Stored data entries
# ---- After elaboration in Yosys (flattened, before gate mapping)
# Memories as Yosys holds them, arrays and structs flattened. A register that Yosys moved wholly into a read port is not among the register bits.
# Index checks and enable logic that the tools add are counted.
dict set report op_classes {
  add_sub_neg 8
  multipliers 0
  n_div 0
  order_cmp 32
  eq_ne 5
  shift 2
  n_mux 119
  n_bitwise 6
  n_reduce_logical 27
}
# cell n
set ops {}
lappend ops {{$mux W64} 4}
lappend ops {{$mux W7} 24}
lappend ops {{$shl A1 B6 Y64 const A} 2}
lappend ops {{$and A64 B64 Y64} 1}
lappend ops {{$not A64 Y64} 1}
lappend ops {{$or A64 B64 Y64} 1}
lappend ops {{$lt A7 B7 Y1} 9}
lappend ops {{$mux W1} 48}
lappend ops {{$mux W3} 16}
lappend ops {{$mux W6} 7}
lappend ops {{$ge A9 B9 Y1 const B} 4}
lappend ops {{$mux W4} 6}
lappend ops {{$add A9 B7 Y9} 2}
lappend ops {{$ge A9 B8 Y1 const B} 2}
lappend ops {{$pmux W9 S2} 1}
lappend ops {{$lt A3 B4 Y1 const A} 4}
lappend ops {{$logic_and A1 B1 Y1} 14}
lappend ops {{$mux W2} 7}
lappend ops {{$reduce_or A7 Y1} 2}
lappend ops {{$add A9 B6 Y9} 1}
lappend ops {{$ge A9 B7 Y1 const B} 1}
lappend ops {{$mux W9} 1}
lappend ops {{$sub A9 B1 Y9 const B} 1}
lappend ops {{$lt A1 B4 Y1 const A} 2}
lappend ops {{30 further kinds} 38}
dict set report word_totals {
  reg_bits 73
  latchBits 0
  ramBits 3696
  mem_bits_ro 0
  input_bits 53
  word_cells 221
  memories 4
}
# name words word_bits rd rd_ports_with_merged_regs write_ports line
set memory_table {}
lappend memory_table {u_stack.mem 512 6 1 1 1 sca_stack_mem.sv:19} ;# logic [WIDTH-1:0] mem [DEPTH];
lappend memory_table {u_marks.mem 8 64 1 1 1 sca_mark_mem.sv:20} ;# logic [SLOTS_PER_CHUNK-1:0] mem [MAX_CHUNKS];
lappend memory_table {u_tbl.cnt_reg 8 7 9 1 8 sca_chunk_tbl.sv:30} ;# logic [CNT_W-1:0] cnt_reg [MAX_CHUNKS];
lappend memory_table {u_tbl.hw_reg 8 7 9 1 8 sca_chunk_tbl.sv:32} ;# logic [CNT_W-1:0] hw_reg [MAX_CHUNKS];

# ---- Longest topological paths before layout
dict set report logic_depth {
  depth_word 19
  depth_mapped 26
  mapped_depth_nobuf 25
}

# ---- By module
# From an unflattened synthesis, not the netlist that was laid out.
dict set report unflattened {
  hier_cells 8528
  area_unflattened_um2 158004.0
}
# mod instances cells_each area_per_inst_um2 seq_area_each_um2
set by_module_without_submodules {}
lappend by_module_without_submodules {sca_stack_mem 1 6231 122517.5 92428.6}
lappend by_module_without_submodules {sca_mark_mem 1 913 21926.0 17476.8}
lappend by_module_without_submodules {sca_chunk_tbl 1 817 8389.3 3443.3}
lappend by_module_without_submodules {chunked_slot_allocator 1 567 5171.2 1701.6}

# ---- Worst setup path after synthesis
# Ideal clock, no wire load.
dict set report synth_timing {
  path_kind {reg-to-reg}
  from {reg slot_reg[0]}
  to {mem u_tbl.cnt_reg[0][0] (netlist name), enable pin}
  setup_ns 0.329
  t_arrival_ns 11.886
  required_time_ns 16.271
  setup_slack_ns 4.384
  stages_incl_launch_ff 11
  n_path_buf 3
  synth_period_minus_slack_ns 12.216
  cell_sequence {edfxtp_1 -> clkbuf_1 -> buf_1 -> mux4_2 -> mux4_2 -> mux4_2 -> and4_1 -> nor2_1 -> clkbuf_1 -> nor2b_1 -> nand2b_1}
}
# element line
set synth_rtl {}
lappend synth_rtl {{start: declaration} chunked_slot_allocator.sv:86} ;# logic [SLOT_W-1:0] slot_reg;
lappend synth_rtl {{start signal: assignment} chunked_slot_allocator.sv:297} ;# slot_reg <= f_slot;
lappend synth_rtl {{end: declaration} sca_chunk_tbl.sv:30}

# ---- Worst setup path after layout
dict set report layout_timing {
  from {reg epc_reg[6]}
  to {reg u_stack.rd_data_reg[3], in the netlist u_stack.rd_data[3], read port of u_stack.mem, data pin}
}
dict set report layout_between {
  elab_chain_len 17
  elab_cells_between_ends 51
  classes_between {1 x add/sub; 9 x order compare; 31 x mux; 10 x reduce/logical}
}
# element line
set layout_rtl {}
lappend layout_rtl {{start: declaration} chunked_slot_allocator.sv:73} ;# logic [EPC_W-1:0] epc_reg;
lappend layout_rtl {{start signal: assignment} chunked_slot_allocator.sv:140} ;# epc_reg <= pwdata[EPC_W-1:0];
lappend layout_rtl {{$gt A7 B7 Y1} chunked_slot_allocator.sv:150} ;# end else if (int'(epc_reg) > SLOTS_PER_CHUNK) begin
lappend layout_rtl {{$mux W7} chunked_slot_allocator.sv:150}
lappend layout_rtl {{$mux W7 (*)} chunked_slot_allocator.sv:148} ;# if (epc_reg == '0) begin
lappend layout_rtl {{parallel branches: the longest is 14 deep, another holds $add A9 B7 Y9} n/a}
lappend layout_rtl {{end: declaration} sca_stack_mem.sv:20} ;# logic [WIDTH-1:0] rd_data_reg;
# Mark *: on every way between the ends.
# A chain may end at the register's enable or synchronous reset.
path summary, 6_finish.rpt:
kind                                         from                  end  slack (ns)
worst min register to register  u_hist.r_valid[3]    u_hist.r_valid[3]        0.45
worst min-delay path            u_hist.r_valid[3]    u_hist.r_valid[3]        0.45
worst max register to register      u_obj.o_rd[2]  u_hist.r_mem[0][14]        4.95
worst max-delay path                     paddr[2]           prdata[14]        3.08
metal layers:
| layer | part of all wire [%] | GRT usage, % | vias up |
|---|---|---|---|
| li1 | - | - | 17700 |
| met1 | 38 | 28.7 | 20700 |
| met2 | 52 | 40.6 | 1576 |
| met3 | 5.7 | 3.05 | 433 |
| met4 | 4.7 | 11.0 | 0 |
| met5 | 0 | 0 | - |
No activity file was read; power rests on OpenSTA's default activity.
`src/hw/rtl/u64da_pkg.sv`:
```
// Shared constants, types and control struct for the u64 to decimal ASCII converter.
package u64da_pkg;

    localparam int MAX_DIGITS  = 20;
    localparam int VALUE_WIDTH = 64;

    localparam int NUM_CELLS  = 20;
    localparam int IN_W       = 64;
    localparam int CHAR_W     = 6;
    localparam int COUNT_W    = 5;
    localparam int IDX_W      = $clog2(NUM_CELLS);
    localparam int BIT_CNT_W  = (VALUE_WIDTH > 1) ? $clog2(VALUE_WIDTH) : 1;

    localparam logic [CHAR_W-1:0] ASCII_ZERO = 6'd48;

    typedef logic [3:0]           bcd_t;
    typedef logic [COUNT_W-1:0]   count_t;
    typedef logic [IDX_W-1:0]     idx_t;
    typedef logic [BIT_CNT_W-1:0] bit_cnt_t;

    typedef struct packed {
        logic clear;
        logic shift;
    } cell_ctl_t;

    typedef enum logic [3:0] {
        ST_IDLE  = 4'b0001,
        ST_CONV  = 4'b0010,
        ST_COUNT = 4'b0100,
        ST_EMIT  = 4'b1000
    } state_t;

endpackage

```
`src/hw/rtl/u64da_cell.sv`:
```
// One BCD digit cell of the shift-and-add-3 conversion chain.
module u64da_cell
(
    input  logic                 clk,
    input  logic                 rst_n,
    input  u64da_pkg::cell_ctl_t ctl,
    input  logic                 carry_in,
    output logic                 carry_out,
    output u64da_pkg::bcd_t      digit
);

    u64da_pkg::bcd_t digit_reg;
    u64da_pkg::bcd_t digit_next;
    u64da_pkg::bcd_t adj;

    always_comb
    begin
        adj = (digit_reg >= 4'd5) ? digit_reg + 4'd3 : digit_reg;
        digit_next = digit_reg;
        if (ctl.clear)
        begin
            digit_next = '0;
        end
        else if (ctl.shift)
        begin
            digit_next = {adj[2:0], carry_in};
        end
    end

    assign carry_out = adj[3];
    assign digit     = digit_reg;

    always_ff @(posedge clk or negedge rst_n)
    begin
        if (!rst_n)
        begin
            digit_reg <= '0;
        end
        else
        begin
            digit_reg <= digit_next;
        end
    end

endmodule

```
`src/hw/rtl/u64_to_decimal_ascii.sv`:
```
// Top level: unsigned binary to decimal ASCII digit stream converter.
//
// Usage:
//   A transaction is accepted at a rising edge where start is high and busy
//   is low; value is sampled at that edge.
//   The value is shifted MSB first into a row of 20 BCD digit cells, one bit
//   per cycle, until all VALUE_WIDTH bits have passed the bit-serial chain.
//   The ST_COUNT state then finds the digit count, after which one digit
//   per cycle is presented, most significant first, each for exactly one
//   cycle with strobe high. digit_count is valid on every digit, is_last
//   marks the least significant digit. Zero gives the single digit '0'.
//   busy stays high until the last digit has been presented; the next
//   transaction can be accepted in the cycle after the last digit.
//   The receiver cannot stall: each digit is taken in its strobe cycle.
//   Reset (rst_n low, asynchronous) returns to idle with busy low; no
//   result is pending after reset.
module u64_to_decimal_ascii
(
    input  logic                               clk,
    input  logic                               rst_n,
    input  logic                               start,
    output logic                               busy,
    input  logic [u64da_pkg::IN_W-1:0]         value,
    output logic                               strobe,
    output logic [u64da_pkg::CHAR_W-1:0]       digit_char,
    output logic [u64da_pkg::COUNT_W-1:0]      digit_count,
    output logic                               is_last
);

    u64da_pkg::state_t   state_reg;
    u64da_pkg::state_t   state_next;
    logic [u64da_pkg::VALUE_WIDTH-1:0] shreg_reg;
    logic [u64da_pkg::VALUE_WIDTH-1:0] shreg_next;
    u64da_pkg::bit_cnt_t bit_cnt_reg;
    u64da_pkg::bit_cnt_t bit_cnt_next;
    u64da_pkg::count_t   count_reg;
    u64da_pkg::count_t   count_next;
    u64da_pkg::idx_t     idx_reg;
    u64da_pkg::idx_t     idx_next;

    u64da_pkg::cell_ctl_t ctl;
    logic                 carry [u64da_pkg::NUM_CELLS+1];
    u64da_pkg::bcd_t      digit [u64da_pkg::NUM_CELLS];
    u64da_pkg::count_t    ndig;
    logic                 accept;

    assign accept   = start && (state_reg == u64da_pkg::ST_IDLE);
    assign busy     = (state_reg != u64da_pkg::ST_IDLE);
    assign ctl.clear = accept;
    assign ctl.shift = (state_reg == u64da_pkg::ST_CONV);
    assign carry[0] = shreg_reg[u64da_pkg::VALUE_WIDTH-1];

    genvar g;
    generate
        for (g = 0; g < u64da_pkg::NUM_CELLS; g++)
        begin : g_cell
            u64da_cell u_cell
            (
                .clk       (clk),
                .rst_n     (rst_n),
                .ctl       (ctl),
                .carry_in  (carry[g]),
                .carry_out (carry[g+1]),
                .digit     (digit[g])
            );
        end
    endgenerate

    // highest nonzero digit, at least one digit, clamped to the limit
    always_comb
    begin
        ndig = u64da_pkg::count_t'(1);
        for (int i = 0; i < u64da_pkg::NUM_CELLS; i++)
        begin
            if (digit[i] != '0)
            begin
                ndig = u64da_pkg::count_t'(i + 1);
            end
        end
        if (ndig > u64da_pkg::count_t'(u64da_pkg::MAX_DIGITS))
        begin
            ndig = u64da_pkg::count_t'(u64da_pkg::MAX_DIGITS);
        end
    end

    always_comb
    begin
        state_next   = state_reg;
        shreg_next   = shreg_reg;
        bit_cnt_next = bit_cnt_reg;
        count_next   = count_reg;
        idx_next     = idx_reg;
        case (state_reg)
            u64da_pkg::ST_IDLE:
            begin
                if (start)
                begin
                    shreg_next   = value[u64da_pkg::VALUE_WIDTH-1:0];
                    bit_cnt_next = '0;
                    state_next   = u64da_pkg::ST_CONV;
                end
            end
            u64da_pkg::ST_CONV:
            begin
                shreg_next   = shreg_reg << 1;
                bit_cnt_next = bit_cnt_reg + 1'b1;
                if (bit_cnt_reg == u64da_pkg::bit_cnt_t'(u64da_pkg::VALUE_WIDTH - 1))
                begin
                    state_next = u64da_pkg::ST_COUNT;
                end
            end
            u64da_pkg::ST_COUNT:
            begin
                count_next = ndig;
                idx_next   = u64da_pkg::idx_t'(ndig - 1'b1);
                state_next = u64da_pkg::ST_EMIT;
            end
            u64da_pkg::ST_EMIT:
            begin
                idx_next = idx_reg - 1'b1;
                if (idx_reg == '0)
                begin
                    state_next = u64da_pkg::ST_IDLE;
                end
            end
            default:
            begin
                state_next = u64da_pkg::ST_IDLE;
            end
        endcase
    end

    always_ff @(posedge clk or negedge rst_n)
    begin
        if (!rst_n)
        begin
            state_reg   <= u64da_pkg::ST_IDLE;
            bit_cnt_reg <= '0;
            count_reg   <= '0;
            idx_reg     <= '0;
        end
        else
        begin
            state_reg   <= state_next;
            bit_cnt_reg <= bit_cnt_next;
            count_reg   <= count_next;
            idx_reg     <= idx_next;
        end
    end

    always_ff @(posedge clk)
    begin
        shreg_reg <= shreg_next;
    end

    assign strobe      = (state_reg == u64da_pkg::ST_EMIT);
    assign digit_char  = u64da_pkg::ASCII_ZERO + {2'b00, digit[idx_reg]};
    assign digit_count = count_reg;
    assign is_last     = (idx_reg == '0);

endmodule
```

◆ **Exercise instructions**
Show a copy of each line from the records above in which the string "assignment" occurs.

◆ **Task answer**
lappend synth_rtl {{start signal: assignment} chunked_slot_allocator.sv:297} ;# slot_reg <= f_slot;
lappend layout_rtl {{start signal: assignment} chunked_slot_allocator.sv:140} ;# epc_reg <= pwdata[EPC_W-1:0];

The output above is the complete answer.